`config.mk`:
```
export PLATFORM = sky130hd
export DESIGN_NAME = tbp_div_step
export DESIGN_NICKNAME = d
export VERILOG_FILES = /design/src/token_bucket_policer_macros.svh /design/src/tbp_pkg.sv /design/src/tbp_div_step.sv
export SDC_FILE = /design/constraint.sdc
export NUM_CORES = 2
export LEC_CHECK = 0
export BUFFER_PORTS_ARGS = -buffer_cell sky130_fd_sc_hd__buf_2
export CAP_MARGIN = 25
export CORE_MARGIN = 5
export CORE_UTILIZATION = 45
export DETAILED_ROUTE_END_ITERATION = 16
export HOLD_SLACK_MARGIN = 0.05
export PLACE_DENSITY = 0.69
export SYNTH_ARGS = -nofsm -noshare
export SYNTH_HDL_FRONTEND = slang
export SYNTH_SLANG_ARGS = --single-unit
```
`constraint.sdc`:
```
create_clock -name i_clk -period 27.3 [get_ports i_clk]
set_input_delay 8.19 -clock i_clk [delete_from_list [all_inputs] [get_ports i_clk]]
set_output_delay 8.19 -clock i_clk [all_outputs]
set_load 0.1 [all_outputs]
```
`src/token_bucket_policer_macros.svh`:
```
// Assertion helpers used by the policer RTL.
// Both expect i_clk and i_rst_n in the scope of the module that uses them.
`ifndef TOKEN_BUCKET_POLICER_MACROS_SVH
`define TOKEN_BUCKET_POLICER_MACROS_SVH

// Same-cycle implication, idle during reset
`define TBP_ASSERT_IMP(lbl, ante, cons, msg) \
    lbl: assert property (@(posedge i_clk) disable iff (!i_rst_n) (ante) |-> (cons)) \
        else $error(msg);

// Next-cycle implication, idle during reset
`define TBP_ASSERT_NXT(lbl, ante, cons, msg) \
    lbl: assert property (@(posedge i_clk) disable iff (!i_rst_n) (ante) |=> (cons)) \
        else $error(msg);

`endif

```
`src/tbp_pkg.sv`:
```
package tbp_pkg;

    // Field widths
    localparam int PKT_W      = 16;
    localparam int TIME_W     = 64;
    localparam int RATE_W     = 40;
    localparam int LEVEL_W    = 32;
    localparam int REFILL_W   = 42;
    localparam int REM_W      = 23;
    localparam int CFG_IDX_W  = 2;
    localparam int CFG_DATA_W = 40;

    // Refill product: (now - anchor) * rate + anchor remainder
    localparam int E_SPLIT = 32;                 // split of elapsed time
    localparam int R_SPLIT = 20;                 // split of rate
    localparam int PP_W    = E_SPLIT + R_SPLIT;  // one partial product
    localparam int PS_W    = PP_W + R_SPLIT;     // sum of two partial products
    localparam int PROD_W  = TIME_W + RATE_W;    // full product

    // Division by 8,000,000 = 2^9 * 15625: low bits pass, rest goes by digits
    localparam int LOW_W   = 9;
    localparam int DIG_W   = 18;
    localparam int DIG_N   = 5;
    localparam int WORK_W  = DIG_W * DIG_N;
    localparam int TOP_W   = PROD_W - LOW_W - WORK_W;
    localparam int DREM_W  = 14;
    localparam int NUM_W   = DREM_W + DIG_W;
    localparam int RECIP_W = 33;
    localparam int DIV_SH  = 46;
    localparam int QUO_W   = 82;

    localparam logic [DREM_W-1:0]  DIV_D     = 14'd15625;
    localparam logic [RECIP_W-1:0] DIV_RECIP = 33'd4503599628;  // ceil(2^46 / 15625)

    localparam logic [REM_W-1:0] BPB_MICROS = 23'd8000000;

    // Largest numerator that fits 64 bits, as quotient and remainder
    localparam logic [QUO_W-1:0] REFILL_MAX     = 82'd2305843009213;
    localparam logic [REM_W-1:0] REFILL_MAX_REM = 23'd5551615;

    typedef enum logic [1:0] {
        OUT_ALLOW   = 2'd0,
        OUT_LIMITED = 2'd1,
        OUT_GATE    = 2'd2,
        OUT_ARITH   = 2'd3
    } t_outcome;

    typedef enum logic [CFG_IDX_W-1:0] {
        CFG_GATE  = 2'd0,
        CFG_RATE  = 2'd1,
        CFG_BURST = 2'd2
    } t_cfg_idx;

    // Per-packet fields that ride along the pipeline
    typedef struct packed {
        logic [PKT_W-1:0]  pkt;
        logic [TIME_W-1:0] now;
    } t_side;

    // Division work word: partial remainder, undivided digits, quotient so far
    typedef struct packed {
        logic [DREM_W-1:0] rem;
        logic [WORK_W-1:0] work;
        logic [WORK_W-1:0] quo;
        logic [LOW_W-1:0]  low;
        t_side             side;
    } t_div;

    // Refill reference held by the bucket, read by the product pipeline
    typedef struct packed {
        logic [RATE_W-1:0] rate;
        logic [TIME_W-1:0] t0;
        logic [REM_W-1:0]  rem0;
    } t_anchor;

endpackage

```
`src/tbp_div_step.sv`:
```
module tbp_div_step (
    input  logic          i_clk,
    input  logic          i_rst_n,
    input  logic          i_valid,
    output logic          o_ready,
    input  tbp_pkg::t_div i_data,
    output logic          o_valid,
    input  logic          i_ready,
    output tbp_pkg::t_div o_data
);
    import tbp_pkg::*;

    logic r_va, r_vb;
    logic rdy_a, rdy_b;

    t_div             r_a, r_b;
    logic [NUM_W-1:0] r_num;

    logic [NUM_W-1:0]         n_num;
    logic [NUM_W+RECIP_W-1:0] n_prod;
    logic [DIG_W-1:0]         n_q;
    logic [NUM_W-1:0]         n_rfull;
    t_div                     n_a, n_b;

    assign rdy_b   = !r_vb || i_ready;
    assign rdy_a   = !r_va || rdy_b;
    assign o_ready = rdy_a;

    always_ff @(posedge i_clk) begin
        if (!i_rst_n) begin
            r_va <= 1'b0;
            r_vb <= 1'b0;
        end else begin
            if (rdy_a) begin
                r_va <= i_valid;
            end
            if (rdy_b) begin
                r_vb <= r_va;
            end
        end
    end

    // Stage a: next digit by reciprocal multiply (exact over the digit range)
    always_comb begin
        n_num    = {i_data.rem, i_data.work[WORK_W-1 -: DIG_W]};
        n_prod   = (NUM_W+RECIP_W)'(n_num) * (NUM_W+RECIP_W)'(DIV_RECIP);
        n_q      = n_prod[DIV_SH +: DIG_W];
        n_a      = i_data;
        n_a.work = i_data.work << DIG_W;
        n_a.quo  = {i_data.quo[WORK_W-DIG_W-1:0], n_q};
    end

    always_ff @(posedge i_clk) begin
        if (rdy_a) begin
            r_a   <= n_a;
            r_num <= n_num;
        end
    end

    // Stage b: partial remainder for the next digit
    always_comb begin
        n_rfull = r_num - NUM_W'(r_a.quo[DIG_W-1:0]) * NUM_W'(DIV_D);
        n_b     = r_a;
        n_b.rem = n_rfull[DREM_W-1:0];
    end

    always_ff @(posedge i_clk) begin
        if (rdy_b) begin
            r_b <= n_b;
        end
    end

    assign o_valid = r_vb;
    assign o_data  = r_b;

endmodule

```
==> run_results.csv <==
group,metric,value,unit
drt,vias,19200,
clock_network,clock_latency,0.58,ns
clock_network,clock_path_buffers,3,
sta,worstMarginPinSlew,1.06,ns
hold_path,hp-class,"reg2reg",
sta,setup-tns-final,0,ns
clock_network,cts_tree,"yes",
drt,via_per_inst,4.99,
synth,synth-seq-cells,532,
floorplan,rows,100,
global_routing,grtUsageTotal,21.4,%
synth,synth_simple_gate_area_share,1.97,%
layout,drive_gt1_share,22.0,%
clock_network,cts_resized,0,
global_routing,antenna_found_initial,27,
synth,synth_cell_types,48,
sta,skew,0.0299,ns
layout,nets,3929,
drt,drc,0,
worst_setup_path,required,19.11,ns
worst_setup_path,start_kind,"input port",
global_routing,grt_pass1_wl,127,mm
synth,yosysWarnings,0,
place,gp_congestion,0.949,
synth,muxShareOfSynthArea,0,%
synth,synth_fa_ha_area_share,39.4,%
synth,synth_top_cell_by_area,"edfxtp_1",
global_routing,overflow,0,
floorplan,ios,572,
drt,wl,87.0,mm
drt,wire_per_inst,22.6,um
floorplan,core,74100,um2
place,place_hpwl,71.3,mm
drt,antenna_left,0,
sta,rsz0062_at_grt,"false",
sta,slew_violations,0,
floorplan,dieWidth,283,um
worst_setup_path,critical_path_class,"in2out",
global_routing,grt_pass1_vias,20800,
synth,yosys.cell_count.top_type,"edfxtp_1",
synth,synthTopCellsByArea,"edfxtp_1, fa_1, ha_1, inv_1, xnor2_1",
worst_setup_path,crit_path_end_kind,"output port",
floorplan,die_area,79900,um2
layout,synthToLayoutAreaGrowth,16.6,%
worst_setup_path,critical_path_peak_fanout,40,
synth,synth_edf_count,530,
synth,synth_top_family_by_area,"adder cells",
synth,synth_compound_area_share,2.86,%
synth,syn_area,33400,um2
synth,syn_inst,2229,
place,numPortBuffers,535,
global_routing,grt_max_degree,142,
drt,first_pass_iters,5,
sta,finalSetupViolCount,0,
clock_network,ctsRootBufferMaster,"clkbuf_16",
clock_network,h-tree-depth,2,
drt,drt_iter0_markers,1383,
clock_network,clk_pin_slew,0.06,ns
synth,synth_commonest_cells,"edfxtp_1, inv_1, ha_1",
synth,synth_top_area_share,47.6,%
floorplan,fp.dieH,283,um
sta,hold_viol,0,
clock_network,post-cts-setup-buffers,0,
sta,fin_crit,17.92,ns
synth,async_reset_ff_share,0,%
floorplan,start_util,45.1,%
clock_network,cts_made_buffers,49,
run,maxCapViolCount,0,
status,status,"completed",
worst_setup_path,cp.arrival,9.73,ns
synth,synth_xor_area_share,1.94,%
sta,max_freq,0.0558,GHz
clock_network,holdBufCountCts,0,
synth,synth_seq_area_share,47.7,%
synth,syn_area_per_cell,15.0,um2
sta,fin_crit_sh,65.6,%
sta,relSlewSlack,29.0,%
clock_network,clkSinkCount,532,
synth,synth_ff_type,"edfxtp_1",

********************

EXERCISE BRIEF
Output exactly the lines from the one holding "global_routing,grtUsageTotal,21.4,%" to the end of the material above, with both ends included.

ANSWER TO THIS PROBLEM
global_routing,grtUsageTotal,21.4,%
synth,synth_simple_gate_area_share,1.97,%
layout,drive_gt1_share,22.0,%
clock_network,cts_resized,0,
global_routing,antenna_found_initial,27,
synth,synth_cell_types,48,
sta,skew,0.0299,ns
layout,nets,3929,
drt,drc,0,
worst_setup_path,required,19.11,ns
worst_setup_path,start_kind,"input port",
global_routing,grt_pass1_wl,127,mm
synth,yosysWarnings,0,
place,gp_congestion,0.949,
synth,muxShareOfSynthArea,0,%
synth,synth_fa_ha_area_share,39.4,%
synth,synth_top_cell_by_area,"edfxtp_1",
global_routing,overflow,0,
floorplan,ios,572,
drt,wl,87.0,mm
drt,wire_per_inst,22.6,um
floorplan,core,74100,um2
place,place_hpwl,71.3,mm
drt,antenna_left,0,
sta,rsz0062_at_grt,"false",
sta,slew_violations,0,
floorplan,dieWidth,283,um
worst_setup_path,critical_path_class,"in2out",
global_routing,grt_pass1_vias,20800,
synth,yosys.cell_count.top_type,"edfxtp_1",
synth,synthTopCellsByArea,"edfxtp_1, fa_1, ha_1, inv_1, xnor2_1",
worst_setup_path,crit_path_end_kind,"output port",
floorplan,die_area,79900,um2
layout,synthToLayoutAreaGrowth,16.6,%
worst_setup_path,critical_path_peak_fanout,40,
synth,synth_edf_count,530,
synth,synth_top_family_by_area,"adder cells",
synth,synth_compound_area_share,2.86,%
synth,syn_area,33400,um2
synth,syn_inst,2229,
place,numPortBuffers,535,
global_routing,grt_max_degree,142,
drt,first_pass_iters,5,
sta,finalSetupViolCount,0,
clock_network,ctsRootBufferMaster,"clkbuf_16",
clock_network,h-tree-depth,2,
drt,drt_iter0_markers,1383,
clock_network,clk_pin_slew,0.06,ns
synth,synth_commonest_cells,"edfxtp_1, inv_1, ha_1",
synth,synth_top_area_share,47.6,%
floorplan,fp.dieH,283,um
sta,hold_viol,0,
clock_network,post-cts-setup-buffers,0,
sta,fin_crit,17.92,ns
synth,async_reset_ff_share,0,%
floorplan,start_util,45.1,%
clock_network,cts_made_buffers,49,
run,maxCapViolCount,0,
status,status,"completed",
worst_setup_path,cp.arrival,9.73,ns
synth,synth_xor_area_share,1.94,%
sta,max_freq,0.0558,GHz
clock_network,holdBufCountCts,0,
synth,synth_seq_area_share,47.7,%
synth,syn_area_per_cell,15.0,um2
sta,fin_crit_sh,65.6,%
sta,relSlewSlack,29.0,%
clock_network,clkSinkCount,532,
synth,synth_ff_type,"edfxtp_1",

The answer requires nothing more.